Splice site strength-dependent activity and genetic buffering by poly-G runs

• Main Authors: Xiao, Xinshu (Contributor), Wang, Zefeng (Contributor), Jang, Minyoung (Contributor), Nutiu, Razvan (Contributor), Wang, Eric T (Author), Burge, Christopher B (Author)
• Other Authors: Whitaker College of Health Sciences and Technology (Contributor), Massachusetts Institute of Technology. Department of Biology (Contributor), Burge, Christopher B. (Contributor), Wang, Eric T. (Contributor)
• Format: Article
• Language: English
• Published: Nature Publishing Group, 2011-10-25T13:49:55Z.
• Subjects: Article
• Online Access: Get fulltext

 Pre-mRNA splicing is regulated through the combinatorial activity of RNA motifs, including splice sites and splicing regulatory elements. Here we show that the activity of the G-run (polyguanine sequence) class of splicing enhancer elements is approx4-fold higher when adjacent to intermediate strength 5' splice sites (ss) than when adjacent to weak 5' ss, and approx1.3-fold higher relative to strong 5' ss. We observed this dependence on 5' ss strength in both splicing reporters and in global microarray and mRNA-Seq analyses of splicing changes following RNA interference against heterogeneous nuclear ribonucleoprotein (hnRNP) H, which cross-linked to G-runs adjacent to many regulated exons.
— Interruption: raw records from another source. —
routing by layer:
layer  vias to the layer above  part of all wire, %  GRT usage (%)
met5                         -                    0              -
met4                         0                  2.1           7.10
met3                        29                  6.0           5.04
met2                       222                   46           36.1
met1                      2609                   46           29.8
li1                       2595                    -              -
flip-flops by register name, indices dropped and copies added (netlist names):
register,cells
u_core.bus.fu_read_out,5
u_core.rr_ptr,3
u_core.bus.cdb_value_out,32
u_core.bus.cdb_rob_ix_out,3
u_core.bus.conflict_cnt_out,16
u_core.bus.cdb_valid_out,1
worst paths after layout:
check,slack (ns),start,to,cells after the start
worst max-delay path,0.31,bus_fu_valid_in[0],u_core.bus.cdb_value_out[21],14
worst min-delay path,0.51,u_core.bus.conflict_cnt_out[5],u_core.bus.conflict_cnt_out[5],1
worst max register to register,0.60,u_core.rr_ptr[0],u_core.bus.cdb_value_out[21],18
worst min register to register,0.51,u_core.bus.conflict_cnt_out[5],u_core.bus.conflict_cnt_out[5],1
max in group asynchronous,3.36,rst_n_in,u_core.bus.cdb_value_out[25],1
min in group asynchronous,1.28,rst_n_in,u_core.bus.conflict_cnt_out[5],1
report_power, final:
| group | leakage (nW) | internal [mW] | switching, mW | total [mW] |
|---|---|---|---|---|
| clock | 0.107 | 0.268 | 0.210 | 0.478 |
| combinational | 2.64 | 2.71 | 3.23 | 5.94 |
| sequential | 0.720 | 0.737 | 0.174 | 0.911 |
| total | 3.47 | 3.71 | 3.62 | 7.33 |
--- src/rtl/pri_enc_pkg.sv ---
// Shared definitions for the priority-encoder / round-robin arbiter slice:
// arbitration mode encoding and the index-width helper.
package pri_enc_pkg;

    // Arbitration mode encoding, as driven on the mode input.
    localparam logic MODE_FIXED = 1'b0;
    localparam logic MODE_RR    = 1'b1;

    // Number of bits needed to hold an index in 0..n-1 (ceil(log2(n)), minimum 1).
    function automatic int idx_width(input int n);
        int w;
        w = 1;
        while ((32'sd1 << w) < n) begin
            w = w + 1;
        end
        return w;
    endfunction

endpackage : pri_enc_pkg

--- src/rtl/pri_enc_n.sv ---
// Combinational highest-set-bit search over an N-bit request vector.
// idx is the highest asserted position; any flags a non-zero vector.
// When req is all zero idx is 0, so it is always a legal index.
module pri_enc_n
    import pri_enc_pkg::*;
#(
    parameter  int N = 8,
    localparam int W = idx_width(N)
) (
    input  logic [N-1:0] req,
    output logic [W-1:0] idx,
    output logic         any
);

    logic [W-1:0] idx_s;

    // Ascending scan: the last set bit seen is the highest one.
    always_comb begin
        idx_s = {W{1'b0}};
        for (int i = 0; i < N; i++) begin
            idx_s = req[i] ? W'(i) : idx_s;
        end
    end

    assign idx = idx_s;
    assign any = |req;

endmodule : pri_enc_n

--- src/rtl/pri_enc_rr_n.sv ---
// N-input arbiter with a registered, valid/ready handshaked grant index.
// mode=0 grants the highest requesting index; mode=1 grants round-robin,
// scanning downward from ptr with wrap. A single highest-set-bit encoder
// serves both modes: in round-robin mode the request vector is rotated so
// that position ptr lands at the top of the encoder's search space, and the
// encoder's answer is rotated back.
module pri_enc_rr_n
    import pri_enc_pkg::*;
#(
    parameter  int N = 8,
    localparam int W = idx_width(N)
) (
    input  logic         clk,
    input  logic         rst,
    input  logic         en,
    input  logic         mode,
    input  logic [N-1:0] req,
    output logic [W-1:0] out_idx,
    output logic         out_valid,
    input  logic         out_ready
);

    // Registered state.
    logic [W-1:0] out_idx_r;
    logic         out_valid_r;
    logic [W-1:0] ptr_r;

    // Combinational datapath.
    logic [W:0]   shift_s;
    logic [N-1:0] rot_s;
    logic [N-1:0] enc_req_s;
    logic [W-1:0] enc_idx_s;
    logic         enc_any_s;
    logic [W:0]   sum_s;
    logic [W-1:0] grant_s;
    logic [W-1:0] ptr_next_s;
    logic         free_s;
    logic         capture_s;

    // Rotate req so that rot_s[j] = req[(ptr+1+j) mod N]; req[ptr] sits at
    // rot_s[N-1], req[ptr-1] just below it, and so on with wrap.
    always_comb begin
        shift_s = {1'b0, ptr_r} + {{W{1'b0}}, 1'b1};
        rot_s   = N'({req, req} >> shift_s);
    end

    // Feed the encoder the raw or the rotated vector depending on mode.
    always_comb begin
        if (mode == MODE_RR) begin
            enc_req_s = rot_s;
        end else begin
            enc_req_s = req;
        end
    end

    pri_enc_n #(
        .N (N)
    ) u_enc (
        .req (enc_req_s),
        .idx (enc_idx_s),
        .any (enc_any_s)
    );

    // Map the encoder's answer back to a channel index and derive the next ptr.
    always_comb begin
        sum_s = {1'b0, ptr_r} + {{W{1'b0}}, 1'b1} + {1'b0, enc_idx_s};
        if (mode == MODE_RR) begin
            if (sum_s >= (W+1)'(N)) begin
                grant_s = W'(sum_s - (W+1)'(N));
            end else begin
                grant_s = W'(sum_s);
            end
        end else begin
            grant_s = enc_idx_s;
        end
        if (grant_s == {W{1'b0}}) begin
            ptr_next_s = W'(N - 1);
        end else begin
            ptr_next_s = grant_s - {{(W-1){1'b0}}, 1'b1};
        end
    end

    // The output stage can take a new grant when empty or being drained now.
    always_comb begin
        free_s    = ~out_valid_r | out_ready;
        capture_s = free_s & en & enc_any_s;
    end

    // Grant register and round-robin pointer; reset dominates everything.
    always_ff @(posedge clk) begin
        if (rst) begin
            out_valid_r <= 1'b0;
            out_idx_r   <= {W{1'b0}};
            ptr_r       <= W'(N - 1);
        end else if (capture_s) begin
            out_valid_r <= 1'b1;
            out_idx_r   <= grant_s;
            if (mode == MODE_RR) begin
                ptr_r <= ptr_next_s;
            end else begin
                ptr_r <= ptr_r;
            end
        end else if (free_s) begin
            out_valid_r <= 1'b0;
            out_idx_r   <= out_idx_r;
            ptr_r       <= ptr_r;
        end else begin
            out_valid_r <= out_valid_r;
            out_idx_r   <= out_idx_r;
            ptr_r       <= ptr_r;
        end
    end

    assign out_idx   = out_idx_r;
    assign out_valid = out_valid_r;

endmodule : pri_enc_rr_n

--- config.mk ---
export PLATFORM = sky130hd
export DESIGN_NAME = pri_enc_rr_n
export DESIGN_NICKNAME = d
export VERILOG_FILES = /design/src/rtl/pri_enc_pkg.sv /design/src/rtl/pri_enc_n.sv /design/src/rtl/pri_enc_rr_n.sv
export SDC_FILE = /design/constraint.sdc
export NUM_CORES = 1
export LEC_CHECK = 0
export BUFFER_PORTS_ARGS = -buffer_cell sky130_fd_sc_hd__buf_4
export CAP_MARGIN = 10
export CORE_MARGIN = 10
export CORE_UTILIZATION = 49
export DETAILED_ROUTE_END_ITERATION = 16
export GPL_TIMING_DRIVEN = 0
export PLACE_DENSITY = 0.71
export REMOVE_ABC_BUFFERS = 1
export SYNTH_ARGS = -nofsm -noshare
export SYNTH_HDL_FRONTEND = slang
export SYNTH_SLANG_ARGS = --single-unit
--- constraint.sdc ---
create_clock -name clk -period 3.79 [get_ports clk]
set_input_delay 0.758 -clock clk [delete_from_list [all_inputs] [get_ports clk]]
set_output_delay 0.758 -clock clk [all_outputs]
set_load 0.05 [all_outputs]
### src/rtl/encoder164.sv
// Serialising 16-to-4 encoder: emits the index of every set input line, lowest first.
// Define ENC_LAST_EN to add the out_last port marking the final index of a vector.
//
// state | meaning
// IDLE  | ready for a new line vector, no output pending
// DRAIN | emitting indices of pend, one per output handshake
module encoder164
   import enc_pkg::*;
(
   input  logic             clk,
   input  logic             rst_n,
   input  logic             in_valid,
   output logic             in_ready,
   input  logic [ENC_N-1:0] d,
   output logic             out_valid,
   input  logic             out_ready,
   output enc_idx_t         q,
   output logic             busy
`ifdef ENC_LAST_EN
   ,
   output logic             out_last
`endif
);

   enc_state_t       state, state_nxt;
   logic [ENC_N-1:0] pend, pend_nxt;
   logic [ENC_N-1:0] pend_clr;
   logic             pend_any;
   logic             last;

   prienc16 u_prienc (
      .vec (pend),
      .idx (q),
      .any (pend_any)
   );

   assign pend_clr = pend & (pend - 1'b1);
   // exactly one bit left: the current index is the final one of this vector
   assign last     = pend_any & ~(|pend_clr);

   assign in_ready  = (state == IDLE);
   assign out_valid = (state == DRAIN);
   assign busy      = (state == DRAIN);

`ifdef ENC_LAST_EN
   assign out_last = out_valid & last;
`endif

   always_ff @(posedge clk or negedge rst_n) begin
      if (!rst_n) begin
         state <= IDLE;
         pend  <= '0;
      end else begin
         state <= state_nxt;
         pend  <= pend_nxt;
      end
   end

   always_comb begin
      state_nxt = state;
      pend_nxt  = pend;
      unique case (state)
         IDLE: begin
            if (in_valid && (d != '0)) begin
               pend_nxt  = d;
               state_nxt = DRAIN;
            end
         end
         DRAIN: begin
            if (out_ready) begin
               pend_nxt = pend_clr;
               if (last) state_nxt = IDLE;
            end
         end
         default: begin
            state_nxt = IDLE;
            pend_nxt  = '0;
         end
      endcase
   end

endmodule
An exon's responsiveness to changes in hnRNP H levels therefore depends in a complex way on G-run abundance and 5' ss strength. This pattern of activity enables G-runs and hnRNP H to buffer the effects of 5' ss mutations, augmenting both the frequency of 5' ss polymorphism and the evolution of new splicing patterns. Certain other splicing factors may function similarly.